As of February 2019, the expressway exists as two separate sections that are linked by the Izu Chuodo and Shuzenji Road. These roads are tolled by the Shizuoka Prefecture Road Corporation. Shuzenji Road is officially a branch line of the Izu-Jūkan Expressway while Izu Chuodo is not. The northern section links the Tōmei Expressway and nearby Shin-Tōmei Expressway to Kannami to the southeast. In Kannami, the road ends, leading to the Izu Chuodo. When completed the main line of the expressway will bypass the toll roads, running to the east of them.
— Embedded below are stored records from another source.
==> config.mk <==
export PLATFORM = sky130hd
export DESIGN_NAME = block_stream_gen_flat
export DESIGN_NICKNAME = d
export VERILOG_FILES = /design/src/rtl/block_stream_gen_pkg.sv /design/src/rtl/block_stream_gen_if.sv /design/src/rtl/block_stream_gen_char_rom.sv /design/src/rtl/block_stream_gen.sv /design/src/flat_wrapper.sv
export SDC_FILE = /design/constraint.sdc
export NUM_CORES = 1
export LEC_CHECK = 0
export CAP_MARGIN = 20
export CORE_MARGIN = 10
export CORE_UTILIZATION = 49
export DETAILED_ROUTE_END_ITERATION = 7
export PLACE_DENSITY = 0.77
export SLEW_MARGIN = 10
export SYNTH_ARGS = -nofsm -noshare
export SYNTH_HDL_FRONTEND = slang
export SYNTH_SLANG_ARGS = --single-unit
==> constraint.sdc <==
create_clock -name clk -period 5.2 [get_ports clk]
set_input_delay 0.78 -clock clk [delete_from_list [all_inputs] [get_ports clk]]
set_output_delay 0.78 -clock clk [all_outputs]
set_load 0.01 [all_outputs]
==> src/rtl/block_stream_gen_pkg.sv <==
// Shared definitions for the BEGIN/END character-stream transmitter:
// command encoding, FSM states, ASCII constants and word lengths.
package block_stream_pkg;

  typedef enum logic [1:0] {
    CMD_BEGIN  = 2'd0,
    CMD_END    = 2'd1,
    CMD_FILLER = 2'd2,
    CMD_SPACE  = 2'd3
  } cmd_t;

  typedef enum logic [1:0] {
    ST_IDLE = 2'd0,
    ST_EMIT = 2'd1,
    ST_SEP  = 2'd2
  } state_t;

  localparam logic [7:0] ASCII_SPACE = 8'h20;
  localparam logic [7:0] ASCII_B     = 8'h62;
  localparam logic [7:0] ASCII_E     = 8'h65;
  localparam logic [7:0] ASCII_G     = 8'h67;
  localparam logic [7:0] ASCII_I     = 8'h69;
  localparam logic [7:0] ASCII_N     = 8'h6E;
  localparam logic [7:0] ASCII_D     = 8'h64;
  localparam logic [7:0] ASCII_X     = 8'h78;
  localparam logic [7:0] CASE_BIT    = 8'h20;

  localparam logic [3:0] LEN_BEGIN = 4'd5;
  localparam logic [3:0] LEN_END   = 4'd3;

  // Letters emitted for a word; a FILLER length of 0 encodes 8.
  function automatic logic [3:0] word_len(input cmd_t c, input logic [2:0] len);
    case (c)
      CMD_BEGIN:  word_len = LEN_BEGIN;
      CMD_END:    word_len = LEN_END;
      CMD_FILLER: word_len = (len == 3'd0) ? 4'd8 : {1'b0, len};
      default:    word_len = 4'd1;
    endcase
  endfunction

endpackage

==> src/rtl/block_stream_gen_if.sv <==
// Command handshake bus between a token sender and block_stream_gen.
interface block_stream_gen_if;
  logic       cmd_valid;
  logic       cmd_ready;
  logic [1:0] cmd;
  logic [2:0] cmd_len;
  logic [7:0] case_mask;

  modport master (output cmd_valid, cmd, cmd_len, case_mask, input cmd_ready);
  modport slave  (input cmd_valid, cmd, cmd_len, case_mask, output cmd_ready);
endinterface

==> src/rtl/block_stream_gen_char_rom.sv <==
// Combinational character lookup: (command, letter index, uppercase) -> ASCII.
module block_char_rom
  import block_stream_pkg::*;
(
  input  cmd_t       i_cmd,
  input  logic [2:0] i_index,
  input  logic       i_upper,
  output logic [7:0] o_char
);

  logic [7:0] w_lower;

  always_comb begin
    w_lower = ASCII_SPACE;
    case (i_cmd)
      CMD_BEGIN: begin
        case (i_index)
          3'd0:    w_lower = ASCII_B;
          3'd1:    w_lower = ASCII_E;
          3'd2:    w_lower = ASCII_G;
          3'd3:    w_lower = ASCII_I;
          3'd4:    w_lower = ASCII_N;
          default: w_lower = ASCII_SPACE;
        endcase
      end
      CMD_END: begin
        case (i_index)
          3'd0:    w_lower = ASCII_E;
          3'd1:    w_lower = ASCII_N;
          3'd2:    w_lower = ASCII_D;
          default: w_lower = ASCII_SPACE;
        endcase
      end
      CMD_FILLER: w_lower = ASCII_X;
      default:    w_lower = ASCII_SPACE;
    endcase
  end

  assign o_char = (i_upper && (w_lower != ASCII_SPACE)) ? (w_lower & ~CASE_BIT) : w_lower;

endmodule

==> src/rtl/block_stream_gen.sv <==
// Token-to-character transmitter feeding the BEGIN/END block checker.
// Optional BLOCK_GEN_DEPTH_GUARD_EN: illegal BEGIN/END are swallowed and flagged on drop.
module block_stream_gen
  import block_stream_pkg::*;
#(
  parameter int unsigned DEPTH_W = 4
) (
  input  logic               clk,
  input  logic               reset,
  block_stream_gen_if.slave  cmd_if,
  output logic [7:0]         out,
  output logic [DEPTH_W-1:0] depth,
  output logic               balanced,
  output logic               err,
  output logic               drop
);

  state_t             r_state, w_next;
  cmd_t               r_cmd;
  logic [2:0]         r_len;
  logic [7:0]         r_mask;
  logic [2:0]         r_index;
  logic [7:0]         r_out;
  logic [DEPTH_W-1:0] r_depth;

  cmd_t       w_cmd;
  logic       w_ready, w_accept, w_last, w_full, w_empty, w_bad, w_guard;
  logic [7:0] w_rom, w_char;

  assign w_cmd    = cmd_t'(cmd_if.cmd);
  assign w_accept = cmd_if.cmd_valid & w_ready;
  assign w_last   = ({1'b0, r_index} == (word_len(r_cmd, r_len) - 4'd1));
  assign w_full   = (r_depth == '1);
  assign w_empty  = (r_depth == '0);
  assign w_bad    = w_accept && (((w_cmd == CMD_BEGIN) && w_full) ||
                                 ((w_cmd == CMD_END) && w_empty));
`ifdef BLOCK_GEN_DEPTH_GUARD_EN
  assign w_guard = w_bad;
`else
  assign w_guard = 1'b0;
`endif

  always_ff @(posedge clk) begin
    if (reset) r_state <= ST_IDLE;
    else       r_state <= w_next;
  end

  always_comb begin
    w_next = r_state;
    case (r_state)
      ST_IDLE, ST_SEP: begin
        if (!w_accept || w_guard)     w_next = ST_IDLE;
        else if (w_cmd == CMD_SPACE)  w_next = ST_SEP;
        else                          w_next = ST_EMIT;
      end
      ST_EMIT: if (w_last) w_next = ST_SEP;
      default: w_next = ST_IDLE;
    endcase
  end

  always_comb begin
    w_ready = (r_state != ST_EMIT);
    w_char  = (r_state == ST_EMIT) ? w_rom : ASCII_SPACE;
  end

  block_char_rom u_rom (
    .i_cmd   (r_cmd),
    .i_index (r_index),
    .i_upper (r_mask[r_index]),
    .o_char  (w_rom)
  );

  always_ff @(posedge clk) begin
    if (reset) begin
      r_cmd   <= CMD_SPACE;
      r_len   <= '0;
      r_mask  <= '0;
      r_index <= '0;
      r_out   <= ASCII_SPACE;
    end else begin
      r_out <= w_char;
      if (w_accept) begin
        r_cmd   <= w_cmd;
        r_len   <= cmd_if.cmd_len;
        r_mask  <= cmd_if.case_mask;
        r_index <= '0;
      end else if (r_state == ST_EMIT) begin
        r_index <= r_index + 3'd1;
      end
    end
  end

  always_ff @(posedge clk) begin
    if (reset) begin
      r_depth <= '0;
    end else if (w_accept) begin
      if ((w_cmd == CMD_BEGIN) && !w_full)  r_depth <= r_depth + DEPTH_W'(1);
      if ((w_cmd == CMD_END) && !w_empty)   r_depth <= r_depth - DEPTH_W'(1);
    end
  end

`ifdef BLOCK_GEN_DEPTH_GUARD_EN
  logic r_drop;
  always_ff @(posedge clk) begin
    if (reset) r_drop <= 1'b0;
    else       r_drop <= w_bad;
  end
  assign drop = r_drop;
  assign err  = 1'b0;
`else
  logic r_err;
  always_ff @(posedge clk) begin
    if (reset)      r_err <= 1'b0;
    else if (w_bad) r_err <= 1'b1;
  end
  assign drop = 1'b0;
  assign err  = r_err;
`endif

  assign cmd_if.cmd_ready = w_ready;
  assign out              = r_out;
  assign depth            = r_depth;
  assign balanced         = w_empty && !err;

endmodule

==> src/flat_wrapper.sv <==
// flat-port wrapper written by rule: the top's interface ports become plain ports
module block_stream_gen_flat import block_stream_pkg::*;
#(
  parameter int unsigned DEPTH_W = 4
)
  (clk, reset, out, depth, balanced, err, drop, cmd_if_cmd_valid, cmd_if_cmd, cmd_if_cmd_len, cmd_if_case_mask, cmd_if_cmd_ready);
  block_stream_gen_if cmd_if_i ();
  input  logic clk;
  input  logic reset;
  output logic [7:0] out;
  output logic [DEPTH_W-1:0] depth;
  output logic balanced;
  output logic err;
  output logic drop;
  input wire logic [$bits(cmd_if_i.cmd_valid)-1:0] cmd_if_cmd_valid;
  input wire logic [$bits(cmd_if_i.cmd)-1:0] cmd_if_cmd;
  input wire logic [$bits(cmd_if_i.cmd_len)-1:0] cmd_if_cmd_len;
  input wire logic [$bits(cmd_if_i.case_mask)-1:0] cmd_if_case_mask;
  output wire logic [$bits(cmd_if_i.cmd_ready)-1:0] cmd_if_cmd_ready;
  assign cmd_if_i.cmd_valid = cmd_if_cmd_valid;
  assign cmd_if_i.cmd = cmd_if_cmd;
  assign cmd_if_i.cmd_len = cmd_if_cmd_len;
  assign cmd_if_i.case_mask = cmd_if_case_mask;
  assign cmd_if_cmd_ready = cmd_if_i.cmd_ready;
  block_stream_gen #(.DEPTH_W(DEPTH_W)) u_core (.clk(clk), .reset(reset), .cmd_if(cmd_if_i), .out(out), .depth(depth), .balanced(balanced), .err(err), .drop(drop));
endmodule
Word level (Yosys, flattened, before mapping)
Index checks and enable logic that the tools add are counted.
Widths: inputs -> output; s select.
{"block": "totals", "out_inout_bits": 16, "reg_bits": 31, "wordCells": 66, "in_bits": 16}
{"block": "op_classes", "muxes": 14, "bitwise": 2, "n_addsub": 4, "n_eq_ne": 15, "magnitude_cmp": 1, "n_reduce_logical": 22}
{"operator": "$pmux 7 s3", "n": 2}
{"operator": "$pmux 7 s5", "n": 1}
{"operator": "$mux 4", "n": 3}
{"operator": "$pmux 4 s3", "n": 1}
{"operator": "$sub 4x1->4 const B", "n": 2}
{"operator": "$logic_and 1x1->1", "n": 7}
{"operator": "$ne 7x6->1 const B", "n": 1}
{"operator": "$eq 2x1->1 const B", "n": 3}
{"operator": "$eq 2x2->1 const B", "n": 3}
{"operator": "$eq 3x2->1 const B", "n": 2}
{"operator": "$logic_not 2->1", "n": 3}
{"operator": "$logic_not 3->1", "n": 2}
{"operator": "$mux 2", "n": 3}
{"operator": "$mux 6", "n": 1}
{"operator": "$reduce_or 2->1", "n": 3}
{"operator": "$add 4x1->4 const B", "n": 1}
{"operator": "$eq 3x4->1", "n": 1}
{"operator": "$eq 4x4->1 const B", "n": 1}
{"operator": "$logic_not 4->1", "n": 1}
{"operator": "$lt 3x4->1 const B", "n": 1}
{"operator": "$ne 2x1->1 const B", "n": 2}
{"operator": "$pmux 2 s2", "n": 1}
{"operator": "$add 3x1->3 const B", "n": 1}
{"operator": "$bmux 1 s3", "n": 1}
{"operator": "other kinds (9)", "n": 11}

Logic depth before layout (Yosys ltp)
{"block": "depth", "word_depth": 7, "depth_mapped": 9, "depth_no_buf": 8}

Modules after synthesis
A second synthesis with hierarchy kept.
{"block": "hier_totals", "cells_unflattened": 184, "area_unflattened_um2": 1594.0}
{"mod": "block_stream_gen", "area_per_inst_um2": 1422.6, "seq_area_each_um2": 620.6, "n_inst": 1, "cells_per_inst": 156}
{"mod": "block_char_rom", "area_per_inst_um2": 171.4, "seq_area_each_um2": 0.0, "n_inst": 1, "cells_per_inst": 28}

Worst setup path before layout
No wires, ideal clock.
{"block": "synth_path", "kind": "reg-to-reg", "startpoint": "register u_core.r_depth[0] (netlist: u_core.depth[0])", "endpoint": "register u_core.r_depth[3] (netlist: u_core.depth[3])", "required_ns": 5.079, "t_arrival_ns": 2.367, "path_slack_ns": 2.712, "path_buffers": 1, "setup_time_ns": 0.121, "stages_incl_launch_ff": 10, "period_less_slack_ns": 2.488, "cell_sequence": "dfxtp_1 or4_4 buf_6 nand2_1 inv_1 ha_1 and3_2 o211ai_2 nor4b_2 mux2_4"}
{"block": "synth_via", "elab_chain_cells": 5, "word_cells_on_any_way": 12, "classes_between": "2 x add/sub; 1 x eq/ne; 2 x mux; 7 x reduce/logical"}
{"element": "start, declared", "line": "block_stream_gen.sv:24", "source": "logic [DEPTH_W-1:0] r_depth;"}
{"element": "start signal, assigned", "line": "block_stream_gen.sv:97", "source": "if ((w_cmd == CMD_BEGIN) && !w_full) r_depth <= r_depth + DEPTH_W'(1);"}
{"element": "start signal, assigned", "line": "block_stream_gen.sv:98", "source": "if ((w_cmd == CMD_END) && !w_empty) r_depth <= r_depth - DEPTH_W'(1);"}
{"element": "parallel branches: the longest is 5 deep, another holds $add 4x1->4"}
Parallel ways; which one is timed is not known. The select of a mux whose other input is x is not followed.
A chain may end at the register's enable or synchronous reset.

Worst setup path after layout
{"block": "layout_path", "startpoint": "input port cmd_if_cmd[0]", "endpoint": "register u_core.r_depth[3] (netlist: u_core.depth[3])"}
{"block": "layout_via", "elab_chain_cells": 4, "word_cells_on_any_way": 7, "classes_between": "1 x eq/ne; 1 x mux; 5 x reduce/logical"}
{"element": "start, declared", "line": "flat_wrapper.sv:16", "source": "input wire logic [$bits(cmd_if_i.cmd)-1:0] cmd_if_cmd;"}
{"element": "$eq 2x1->1 / $logic_not 2->1 (equally long branches)", "line": "block_stream_gen.sv:98, block_stream_gen.sv:97"}
{"element": "$logic_and 1x1->1 (on tied branches)", "line": "block_stream_gen.sv:98, block_stream_gen.sv:97"}
{"element": "$reduce_bool 2->1 (no line)"}
{"element": "$reduce_and 2->1 (no line)"}
Parallel ways exist; a longest one is shown, timed or not.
The southern section of the expressway begins at a junction with the Shuzenji Road in the northern part of the city of Izu and travels south, parallel to Japan National Route 136. The expressway has a junction with Route 136 near the center of Izu after tunneling through the hills around the city. This junction, Tsukigase Interchange, currently serves as the southern terminus of the expressway.

==History==
The Izu-Jūkan Expressway was first opened as a 2.2 km section of expressway on 19 September 1992 between Kumasaka and Shuzenji interchanges. Since then it has been expanded in stages, with the most recent expansion being a 5.1 km section opened on 26 January 2019 between Ōdai and Tsukigase interchanges.